We wanted to incorporate quorum sensing (QS) to make Mantis more robust, increase sensitivity, and amplify responses such that Mantis can sense very low antigen concentrations. QS allows bacteria to communicate by producing the signaling molecule AHL [1]. To achieve our goal, we use a QS system that allows cells to signal the presence of antigen to the entire cell population. After detecting the antigen, a cell will start producing LuxI, the enzyme able to generate the signaling molecule AHL. AHL will diffuse out of the cell into the external medium. When it enters a neighboring cell, AHL can bind with LuxR to form an active transcription factor (TF). The TF activates production of the lysis protein LysE7, causing the cell to lyse.
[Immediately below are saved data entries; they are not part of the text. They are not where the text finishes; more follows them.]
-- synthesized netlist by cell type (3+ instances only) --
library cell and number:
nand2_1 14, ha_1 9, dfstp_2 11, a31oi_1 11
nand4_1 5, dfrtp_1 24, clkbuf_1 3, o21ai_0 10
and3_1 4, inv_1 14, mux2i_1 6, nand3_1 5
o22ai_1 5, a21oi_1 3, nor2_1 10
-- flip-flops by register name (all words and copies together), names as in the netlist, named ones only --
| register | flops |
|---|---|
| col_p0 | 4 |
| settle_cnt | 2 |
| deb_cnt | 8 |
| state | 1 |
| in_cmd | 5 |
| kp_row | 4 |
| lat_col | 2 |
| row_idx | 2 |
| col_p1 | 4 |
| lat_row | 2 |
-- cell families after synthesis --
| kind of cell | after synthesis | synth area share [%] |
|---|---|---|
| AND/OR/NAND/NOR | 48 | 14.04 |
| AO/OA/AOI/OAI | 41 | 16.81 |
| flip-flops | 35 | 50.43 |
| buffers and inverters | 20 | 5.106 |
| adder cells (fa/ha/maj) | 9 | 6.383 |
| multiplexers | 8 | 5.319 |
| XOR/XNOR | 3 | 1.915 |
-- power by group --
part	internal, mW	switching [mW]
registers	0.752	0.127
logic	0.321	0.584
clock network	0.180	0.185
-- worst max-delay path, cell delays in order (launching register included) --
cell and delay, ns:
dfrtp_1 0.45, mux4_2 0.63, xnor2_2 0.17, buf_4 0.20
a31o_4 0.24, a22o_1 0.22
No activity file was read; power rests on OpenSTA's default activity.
`config.mk`:
```
export PLATFORM = sky130hd
export DESIGN_NAME = bitserial_deserialize
export DESIGN_NICKNAME = d
export VERILOG_FILES = /design/src/rtl/bitserial_deserialize.sv
export SDC_FILE = /design/constraint.sdc
export NUM_CORES = 1
export LEC_CHECK = 0
export CAP_MARGIN = 20
export CORE_ASPECT_RATIO = 1.4
export CORE_UTILIZATION = 45
export DETAILED_ROUTE_END_ITERATION = 12
export GPL_ROUTABILITY_DRIVEN = 0
export PLACE_DENSITY = 0.64
export SLEW_MARGIN = 5
export SYNTH_ARGS = -nofsm -noshare
export SYNTH_HDL_FRONTEND = slang
export SYNTH_SLANG_ARGS = --single-unit
export TNS_END_PERCENT = 30
```
`constraint.sdc`:
```
create_clock -name clk -period 1.91 [get_ports clk]
set_input_delay 0.382 -clock clk [delete_from_list [all_inputs] [get_ports clk]]
set_output_delay 0.382 -clock clk [all_outputs]
set_load 0.02 [all_outputs]
```
`src/rtl/bitserial_deserialize.sv`:
```
// Bit-serial to parallel deserializer, LSB-first, sync-framed.
// One-entry output register with valid/ready, sticky overrun, frame_err pulse.
module bitserial_deserialize #(
  parameter int WIDTH = 8
) (
  input  logic             clk,
  input  logic             reset_n,
  input  logic             s_in,
  input  logic             sync,
  input  logic             out_ready,
  output logic [WIDTH-1:0] out_word,
  output logic             out_valid,
  output logic             overrun,
  output logic             frame_err
);

  localparam int CW = $clog2(WIDTH);
  localparam logic [CW-1:0] LAST = CW'(WIDTH - 1);

  typedef enum logic {IDLE, SHIFT} state_t;

  state_t           state, state_d;
  logic [CW-1:0]    cnt, cnt_d;
  logic [WIDTH-1:0] shreg, shreg_d;
  logic             done;

  // next state: sync always restarts, otherwise shift until last bit
  always_comb begin
    state_d = state;
    cnt_d   = cnt;
    shreg_d = shreg;
    done    = 1'b0;
    if (sync) begin
      state_d    = SHIFT;
      cnt_d      = CW'(1);
      shreg_d    = '0;
      shreg_d[0] = s_in;
    end else if (state == SHIFT) begin
      shreg_d[cnt] = s_in;
      if (cnt == LAST) begin
        done    = 1'b1;
        state_d = IDLE;
        cnt_d   = '0;
      end else begin
        cnt_d = cnt + CW'(1);
      end
    end
  end

  // framing state and shift register
  always_ff @(posedge clk) begin
    if (!reset_n) begin
      state <= IDLE;
      cnt   <= '0;
      shreg <= '0;
    end else begin
      state <= state_d;
      cnt   <= cnt_d;
      shreg <= shreg_d;
    end
  end

  // output slot: load on completion if free or draining, else drop
  always_ff @(posedge clk) begin
    if (!reset_n) begin
      out_word  <= '0;
      out_valid <= 1'b0;
      overrun   <= 1'b0;
      frame_err <= 1'b0;
    end else begin
      frame_err <= sync && (state == SHIFT);
      if (done) begin
        if (!out_valid || out_ready) begin
          out_word  <= shreg_d;
          out_valid <= 1'b1;
        end else begin
          overrun <= 1'b1;
        end
      end else if (out_valid && out_ready) begin
        out_valid <= 1'b0;
      end
    end
  end

endmodule

```
---- After elaboration in Yosys (flattened, before gate mapping) ----
Cells that the tools add are included.
cells by class
  $add $sub $neg .......................... 1
  magnitude comparators ................... 2
  equality and inequality tests ........... 2
  multiplexer cells ....................... 17
  bitwise operators ....................... 2
  reduce and logical (&&, ||, !) cells .... 11
operators by type and width
  operator               count
  $mux W8                2
  $mux W1                12
  $bwmux W8              1
  $reduce_and A2 Y1      3
  $lt A3 B4 Y1 const B   1
  $reduce_bool A2 Y1     2
  $add A3 B1 Y3 const B  1
  $demux W1 S3           1
  $eq A3 B3 Y1 const B   1
  $ge A3 B1 Y1 const B   1
  $logic_and A1 B1 Y1    3
  $mux W3                1
  $ne A2 B1 Y1 const B   1
  $not A1 Y1             2
  $reduce_or A2 Y1       1
  $logic_not A1 Y1       1
  $logic_or A1 B1 Y1     1
storage, ports and cells
  register bits ........................... 23
  input bits .............................. 5
  output and inout bits ................... 11
  logic and storage cells ................. 43

---- Longest topological paths before layout ----
Gate-level depths: netlist of run 1.
  depth in word-level cells ............... 7
  mapped depth ............................ 6
  depth with buffers taken out ............ 5

---- Least setup slack after synthesis of run 1 ----
No wires, ideal clock.
  kind .................................... reg2reg
  start ................................... reg cnt[0]
  end ..................................... reg out_word[2]
  setup time .............................. 122 ps
  arrival ................................. 1266 ps
  required time ........................... 1788 ps
  slack ................................... 522 ps
  stages on the path, launching flop included .. 7
  path buffers ............................ 1
  clock period less this slack ............ 1388 ps
  cell sequence ........................... dfxtp_1 > ha_1 > ha_1 > and3b_1 > clkbuf_2 > a21o_2 > o311a_1
between the ends
  word-level cells in the longest chain between the ends .. 7
  elaborated cells on any way between the ends .. 13
  those cells by class .................... order compare (2); eq/ne (1); mux (8); reduce/logical (2)
ends and longest elaborated chain
  item                                                                       RTL line  source
  from (decl)                                                                23        logic [CW-1:0] cnt, cnt_d;
  from (signal assigned)                                                     58        cnt <= cnt_d;
  $lt A3 B4 Y1 (implied by the code) / $ge A3 B1 Y1 (equally long branches)  39        shreg_d[cnt] = s_in;
  $logic_and A1 B1 Y1 (implied by the code)                                  39
  $mux W1 (implied by the code)                                              39
  $demux W1 S3                                                               39
  $bwmux W8                                                                  39
  $mux W8                                                                    38        end else if (state == SHIFT) begin
  $mux W8                                                                    33        if (sync) begin
  to (signal assigned)                                                       74        out_word <= shreg_d;
  to (decl)                                                                  11        output logic [WIDTH-1:0] out_word,
Several ways; a longest one is shown, not always the timed one.
A chain may end at the register's enable or synchronous reset.

---- Worst setup path after layout of run 1 ----
  start ................................... reg out_valid
  end ..................................... out out_valid
RTL lines
  item                    RTL line  source
  from (decl)             12        output logic out_valid,
  from (signal assigned)  67        out_valid <= 1'b0;
  from (signal assigned)  75        out_valid <= 1'b1;
  from (signal assigned)  80        out_valid <= 1'b0;
No word-level cell between the ends.

==> results.sh, run 1 <==
export IMPL_hold_violations=0
export IMPL_fmax_ghz=0.603
export IMPL_drc=0
export IMPL_cts_tree="yes"
export IMPL_ctsHoldBuffers=0
export IMPL_ys_async_sr_fraction_pct=0
export IMPL_min_from="overrun"
export IMPL_hold_path_class="flop to flop"
export IMPL_drt_initial_drc_count=7
export IMPL_final_cell_area_sq_um=1240
export IMPL_grt_max_degree=16
export IMPL_r2r_slack_ns=0.32
export IMPL_tns_ns=0
export IMPL_root_buffer="clkbuf_4"
export IMPL_ios=16
export IMPL_ys_flop_type="dfxtp_1"
export IMPL_routed_wl_um=1910
export IMPL_max_cap_violations=0
export IMPL_crit_buf_inv=1
export IMPL_start_util_pct=48.3
export IMPL_synth_edf_count=0
export IMPL_hold_depth=1
export IMPL_period_needed_ns=1.66
export IMPL_crit_type="flop to output pin"
export IMPL_fillCellCount=214
export IMPL_cts_resized=0
export IMPL_rr_worst_depth=4
export IMPL_numCtsBuffers=3
export IMPL_crit_chain="clkdlybuf4s50_1"
export IMPL_fin_total_pwr_w=0.000767
export IMPL_r2r_start="cnt[2]"
export IMPL_p_per_area_nw_per_um2=616
export IMPL_ys_seq_area_share_pct=42.8
export IMPL_cp_start_kind="flop"
export IMPL_clk_path_buf_depth=2
export IMPL_synth_cell_types=33
export IMPL_design_core_area_sq_um=2230
export IMPL_fin_nets=129
export IMPL_grt_pass1_wl_um=3240
export IMPL_area_delta_synth_final_pct=15.6
export IMPL_die_x_um=43.3
export IMPL_vias_per_cell=5.50
export IMPL_cp_top_family="buffers and inverters"
export IMPL_cp_required_ns=1.53
export IMPL_startpoint="out_valid"
export IMPL_max_stage_delay_ns=0.62
export IMPL_clock_latency_ns=0.29
export IMPL_syn_area_sq_um=1080
export IMPL_rows=20
export IMPL_tightest_slew_ns=0.449
export IMPL_dpl_cell_area_sq_um=1220
export IMPL_hold_path_end="overrun"
export IMPL_post_cts_buffers=0
export IMPL_cts_max_level=1
export IMPL_hold_slack_ns=0.483
export IMPL_finalClockSkew_ns=0.00244
export IMPL_worstPathMaxFanout=3
export IMPL_rsz0062_at_grt="no"
export IMPL_antenna_found_initial=0
export IMPL_reg2reg_to="out_word[0]"
export IMPL_leakagePower_nw=0.526
export IMPL_dp_cells=139
export IMPL_slew_headroom_pct=70.1
export IMPL_wire_per_inst_um=13.3
export IMPL_worstPathArrival_ns=1.28
export IMPL_portBuffers=15
export IMPL_dieArea_sq_um=2590
export IMPL_drtAntennaViolNets=0
export IMPL_layout_cells_non_filler=143
export IMPL_antenna_cells=0
export IMPL_synth_seq_cells=23
export IMPL_clock_sinks=23
export IMPL_yosys_warnings=0
export IMPL_synth_fp_nets=113
export IMPL_grt_pass1_vias=749
export IMPL_peakVddDrop_mv=0.365
export IMPL_layout_drive_gt1_share_pct=11.6
export IMPL_slew_violations=0
export IMPL_syn_inst=106
export IMPL_dp_hpwl_um=1430
export IMPL_vias=786
export IMPL_synth_avg_cell_area_sq_um=10.2
export IMPL_final_cell_mix="23 x dfxtp_1, 15 x clkdlybuf4s50_1, 9 x mux2i_1, 9 x nor2_1, 7 x a21oi_1"
export IMPL_setup_violations=0
export IMPL_dr_pass1_iters=2
export IMPL_clk_pin_slew_ns=0.12
export IMPL_dieHeight_um=59.9
export IMPL_grt_use_total_pct=16.6
export IMPL_final_common_cell="dfxtp_1"
export IMPL_grt_ovfl_total=0
export IMPL_status="finished clean"
export IMPL_endpoint_kind="output pin"
export IMPL_fin_crit_sh_pct=86.8
export IMPL_slowest_stage="clkdlybuf4s50_1"
sequential cells by signal, summed over array words and instances, names as in the netlist:
name       count
out_word       8
shreg          8
cnt            3
frame_err      1
out_valid      1
overrun        1
state          1
worst max-delay path by stage:
stage	end	slack, ns	depth (start not counted)
after global routing	out_word[5]	0.17	4
after global placement	out_word[0]	0.08	4
after detailed placement	out_word[0]	0.07	4
final	out_valid	0.25	1
after CTS	out_valid	0.24	1
after floorplan	out_word[2]	0.52	6
cells in the mapped netlist (2+ instances only):
library cell	number	area, sq um
dfxtp_1	23	460
mux2i_1	9	90.1
nor2_1	9	33.8
a21oi_1	7	35.0
nand2b_1	5	31.3
nor2b_1	5	31.3
buf_6	4	45.0
o311a_1	4	40.0
a211oi_1	3	22.5
a21o_1	3	22.5
and2_1	3	18.8
nand4b_1	3	26.3
and4bb_1	2	25.0
buf_4	2	15.0
clkbuf_2	2	10.0
ha_1	2	25.0
inv_1	2	7.51
nand2_1	2	7.51
o21ai_0	2	10.0
metal layers:
layer	share of wire, %	wire, um	global-route usage (%)
met1	48	920	21.2
met2	48	914	27.3
met3	2.7	52	2.11
met4	0.94	18	8.04
met5	0	0	0
final cells by class:
type                       count  area [sq um]  share of cell area (%)
multi-input combinational     72           534                    43.0
sequential                    23           460                    37.0
timing repair buffer          20           188                    15.1
tap                           22          27.5                    2.21
clock buffer                   4          26.3                    2.11
inverter                       2          7.51                   0.604
kinds of logic after synthesis:
| family | share of synthesized area (%) |
|---|---|
| AO/OA/AOI/OAI | 14.4 |
| adder cells (fa/ha/maj) | 2.33 |
| buffers and inverters | 7.56 |
| flip-flops | 42.8 |
| multiplexers | 8.37 |
| AND/OR/NAND/NOR | 24.5 |
per-stage QoR:
step / worst slack, ns / utilization [%]
floorplan: 0.522 / -
global placement: 0.0837 / 54.7
detailed placement: 0.0689 / 54.7
CTS: 0.237 / 55.8
global route: 0.168 / 55.8
finish: 0.253 / 55.8
power by group:
group	leakage [nW]	internal, W	switching (W)
Sequential	0.186	0.000486	0.00000749
Combinational	0.325	0.0000321	0.0000290
Clock	0.0150	0.0000812	0.000131
Total	0.526	0.000599	0.000167
No activity file was read; power rests on OpenSTA's default activity.
==> run 2, diff against run 1 <==
--- a/config.mk
+++ b/config.mk
@@ -11,7 +11,7 @@
 export DETAILED_ROUTE_END_ITERATION = 12
 export GPL_ROUTABILITY_DRIVEN = 0
 export PLACE_DENSITY = 0.64
-export SLEW_MARGIN = 5
+export SLEW_MARGIN = 10
 export SYNTH_ARGS = -nofsm -noshare
 export SYNTH_HDL_FRONTEND = slang
 export SYNTH_SLANG_ARGS = --single-unit
==> results of run 2 <==
No change in the layout: final DEF, timing and power equal those of run 1.
## config.mk

```make
export PLATFORM = sky130hd
export DESIGN_NAME = ic_fetch_stage
export DESIGN_NICKNAME = d
export VERILOG_FILES = /design/src/rtl/ic_fetch_stage.sv
export SDC_FILE = /design/constraint.sdc
export NUM_CORES = 1
export LEC_CHECK = 0
export BUFFER_PORTS_ARGS = -buffer_cell sky130_fd_sc_hd__buf_4
export CAP_MARGIN = 25
export CORE_MARGIN = 2
export CORE_UTILIZATION = 30
export CTS_BUF_LIST = sky130_fd_sc_hd__clkbuf_16
export DETAILED_ROUTE_END_ITERATION = 8
export HOLD_SLACK_MARGIN = 0.02
export PLACE_DENSITY = 0.61
export SYNTH_ARGS = -nofsm -noshare
export SYNTH_HDL_FRONTEND = slang
export SYNTH_SLANG_ARGS = --single-unit
```

## constraint.sdc

```tcl
create_clock -name clock -period 10.4 [get_ports clock]
set_clock_uncertainty 0.05 [all_clocks]
set_input_delay 1.56 -clock clock [delete_from_list [all_inputs] [get_ports clock]]
set_output_delay 1.56 -clock clock [all_outputs]
set_load 0.1 [all_outputs]
```

## src/rtl/ic_fetch_stage.sv

```systemverilog
// ic_fetch_stage: fetch sequencer behind the instruction-cache tile.
// Owns the fetch PC, decodes 16/32-bit instruction length from the tile's
// fetch window and queues fetch packets in a 2-entry in-order FIFO toward
// decode. Branch redirects flush the queue, and miss-stall cycles are counted.
module ic_fetch_stage #(
  parameter logic [31:0] RESET_PC   = 32'hA000_0000,
  parameter int          MISS_CNT_W = 16
) (
  input  logic                  clock,
  input  logic                  reset,
  output logic [31:0]           regInPc,
  input  logic [47:0]           regOutPcVal,
  input  logic [1:0]            regOutPcOK,
  input  logic                  brRedirect,
  input  logic [31:0]           brTarget,
  input  logic                  idReady,
  output logic                  idValid,
  output logic [31:0]           idPc,
  output logic [31:0]           idInstr,
  output logic                  idLen32,
  output logic                  ifAlignFault,
  output logic [MISS_CNT_W-1:0] ifMissCnt
);

  localparam logic [31:0] RESET_PC_ALIGNED = RESET_PC & ~32'd1;

  logic [31:0]           fetchPc;
  logic [1:0]            count;
  logic [31:0]           headPc, tailPc;
  logic [31:0]           headInstr, tailInstr;
  logic                  headLen32, tailLen32;
  logic                  alignFault;
  logic [MISS_CNT_W-1:0] missCnt;

  logic [15:0] hw0, hw1;
  logic        isLen32;
  logic [31:0] newInstr;
  logic        hit;
  logic        fifoFull;
  logic        popEn;
  logic        pushEn;
  logic        unusedBits;

  // The upper window halfword and the spare hit-flag bit carry nothing for us.
  assign unusedBits = ^{regOutPcVal[47:32], regOutPcOK[1]};

  // Length decode and push/pop decisions for the current tile answer.
  always_comb begin
    hw0      = regOutPcVal[15:0];
    hw1      = regOutPcVal[31:16];
    isLen32  = (hw0[15:12] == 4'h8) && (hw0[11:9] == 3'b111);
    newInstr = isLen32 ? {hw0, hw1} : {16'h0000, hw0};
    hit      = regOutPcOK[0];
    fifoFull = (count == 2'd2);
    popEn    = (count != 2'd0) && idReady;
    pushEn   = hit && !brRedirect && (!fifoFull || popEn);
  end

  // Fetch PC advances by the decoded length on a push; redirects override everything.
  always_ff @(posedge clock or posedge reset) begin
    if (reset) begin
      fetchPc    <= RESET_PC_ALIGNED;
      alignFault <= 1'b0;
    end else begin
      alignFault <= 1'b0;
      if (brRedirect) begin
        fetchPc    <= brTarget & ~32'd1;
        alignFault <= brTarget[0];
      end else if (pushEn) begin
        fetchPc <= fetchPc + (isLen32 ? 32'd4 : 32'd2);
      end
    end
  end

  // Two-entry shifting FIFO: the head register feeds decode directly.
  always_ff @(posedge clock or posedge reset) begin
    if (reset) begin
      count     <= 2'd0;
      headPc    <= 32'd0;
      headInstr <= 32'd0;
      headLen32 <= 1'b0;
      tailPc    <= 32'd0;
      tailInstr <= 32'd0;
      tailLen32 <= 1'b0;
    end else if (brRedirect) begin
      count <= 2'd0;
    end else begin
      case ({pushEn, popEn})
        2'b10: begin
          if (count == 2'd0) begin
            headPc    <= fetchPc;
            headInstr <= newInstr;
            headLen32 <= isLen32;
          end else begin
            tailPc    <= fetchPc;
            tailInstr <= newInstr;
            tailLen32 <= isLen32;
          end
          count <= count + 2'd1;
        end
        2'b01: begin
          headPc    <= tailPc;
          headInstr <= tailInstr;
          headLen32 <= tailLen32;
          count     <= count - 2'd1;
        end
        2'b11: begin
          if (count == 2'd1) begin
            headPc    <= fetchPc;
            headInstr <= newInstr;
            headLen32 <= isLen32;
          end else begin
            headPc    <= tailPc;
            headInstr <= tailInstr;
            headLen32 <= tailLen32;
            tailPc    <= fetchPc;
            tailInstr <= newInstr;
            tailLen32 <= isLen32;
          end
        end
        default: begin
        end
      endcase
    end
  end

  // Saturating count of cycles spent waiting on a tile miss with room to accept.
  always_ff @(posedge clock or posedge reset) begin
    if (reset) begin
      missCnt <= '0;
    end else if (!hit && !brRedirect && !fifoFull && (missCnt != '1)) begin
      missCnt <= missCnt + 1'b1;
    end
  end

  assign regInPc      = fetchPc;
  assign idValid      = (count != 2'd0);
  assign idPc         = headPc;
  assign idInstr      = headInstr;
  assign idLen32      = headLen32;
  assign ifAlignFault = alignFault;
  assign ifMissCnt    = missCnt;

endmodule

```

==> impl_metrics.py <==
metrics = {
    "global_routing": {
        "grt_antenna_before_repair": 0,
        "grt_pass1_vias": 6576,
        "grt_usage_pct": 15.5,
        "gr-total-overflow": 0,
        "grt_max_degree": 97,
        "grt_pass1_wl_um": 35900,
    },
    "sta": {
        "rsz0062_at_grt": "false",
        "final.min_clock_period_ns": 4.22,
        "setup_viol": 0,
        "hold_viol": 0,
        "fin_ws_ns": 6.18,
        "tightest_slew_ns": 0.988,
        "relSlewSlack_pct": 34.0,
        "drv_slew": 0,
        "period_share_pct": 40.6,
        "max_freq_mhz": 237,
        "finalSetupTns_ns": 0,
    },
    "place": {
        "dpl.hpwl_um": 14800,
        "post-place-ws_ns": 5.72,
        "dp_cells": 1362,
        "io_buffers": 182,
        "gp_congestion": 0.784,
    },
    "worst_setup_path": {
        "worst_setup_path_end_kind": "register",
        "critPathLaunchType": "input port",
        "crit_type": "in -> reg",
        "required_ns": 10.64,
        "reg2reg_depth": 8,
        "arrival_ns": 4.46,
        "crit_fanout": 30,
    },
    "finish": {
        "multi_input_area_mm2": 0.00365,
        "antenna_cells": 0,
        "syn_to_final_growth_pct": 27.5,
        "fillers": 2783,
        "fin_nets": 1097,
        "seq_area_mm2": 0.00448,
        "finalNonFillerCells": 1395,
        "drive_above_1_share_pct": 26.9,
    },
    "die": {
        "die_area_mm2": 0.0296,
        "core.rowCount": 61,
        "die_h_um": 172,
        "ios": 201,
        "start_util_pct": 30.5,
        "die_x_um": 172,
        "coreArea_mm2": 0.0278,
    },
    "synth": {
        "syn_area_mm2": 0.00848,
        "synthesis.nets": 948,
        "synth_top_area_share_pct": 52.2,
        "yosys.area.top_type": "dfrtp_1",
        "synth_flop_cell": "dfrtp_1",
        "yosys_warnings": 0,
        "synthArstFlopShare_pct": 100,
        "ys_seq_elements": 179,
        "ys_types": 55,
        "synth_edf_count": 0,
        "syn_avg_cell_area_um2": 9.92,
        "ys_seq_area_share_pct": 52.8,
        "syn_inst": 855,
        "synthTopCellsByArea": "dfrtp_1 (52%), nand2_1 (6.1%), nand3_1 (4.2%), a31oi_1 (3.2%), xnor2_1 (3.1%)",
    },
    "hold_path": {
        "hold_class": "reg -> reg",
        "hold_depth": 2,
    },
    "detailed_routing": {
        "drt_iter0_markers": 458,
        "wl_met1_um": 10400,
        "ant_nets": 0,
        "totalWireLength_um": 22700,
        "drt-vias-per-instance": 4.87,
        "wire_per_inst_um": 16.3,
        "wl_met2_um": 10400,
        "first_pass_iters": 6,
        "wl_met3_um": 1560,
        "drc_errors": 0,
        "vias": 6791,
        "top_layer": "met4",
    },
    "clock_network": {
        "clk_latency_ns": 0.43,
        "cts_buffer_depth": 2,
        "clockRootBuffer": "clkbuf_16",
        "hold_buffers": 0,
        "cts_tree": "yes",
        "clk_transition_reported_paths_ns": 0.07,
        "clock_sinks": 179,
        "htreeDepth": 4,
        "cts_resized": 0,
        "cts_setup_buffers": 0,
        "cts_buffers": 17,
    },
    "outcome": {
        "status": "complete, no violations",
    },
    "power": {
        "power_leakage_uw": 0.00472,
        "power_density_mw_per_mm2": 342,
        "vdd_ir_drop_max_mv": 0.215,
    },
    "job": {
        "maxCapViolCount": 0,
    },
}
## state kept, by name, indices dropped and copies added (netlist names)
register / count
idInstr: 32
regInPc: 31
ifAlignFault: 1
idLen32: 1
tailPc: 31
count: 2
idPc: 32
ifMissCnt: 16
tailInstr: 32
tailLen32: 1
There are two subpopulations of cells; one containing TEV protease and the other containing a quenched form of GFP. The GFP domain in this protein is fused to a REACh domain, preventing fluorescence [2]. Upon release, TEV protease cuts the GFP free from the REACh domain, leading to a fluorescence signal. An overview is visualized in Figure 1. More details are available on the wet-lab results page.

Figure 1: The components of the Mantis QS and lytic system. Antigen will activate QS (left). QS will initiate cell lysis (middle). Cell lysis will result in a fluorescent signal (right). In green dots an entire fluorescent molecule (GFP) is depicted.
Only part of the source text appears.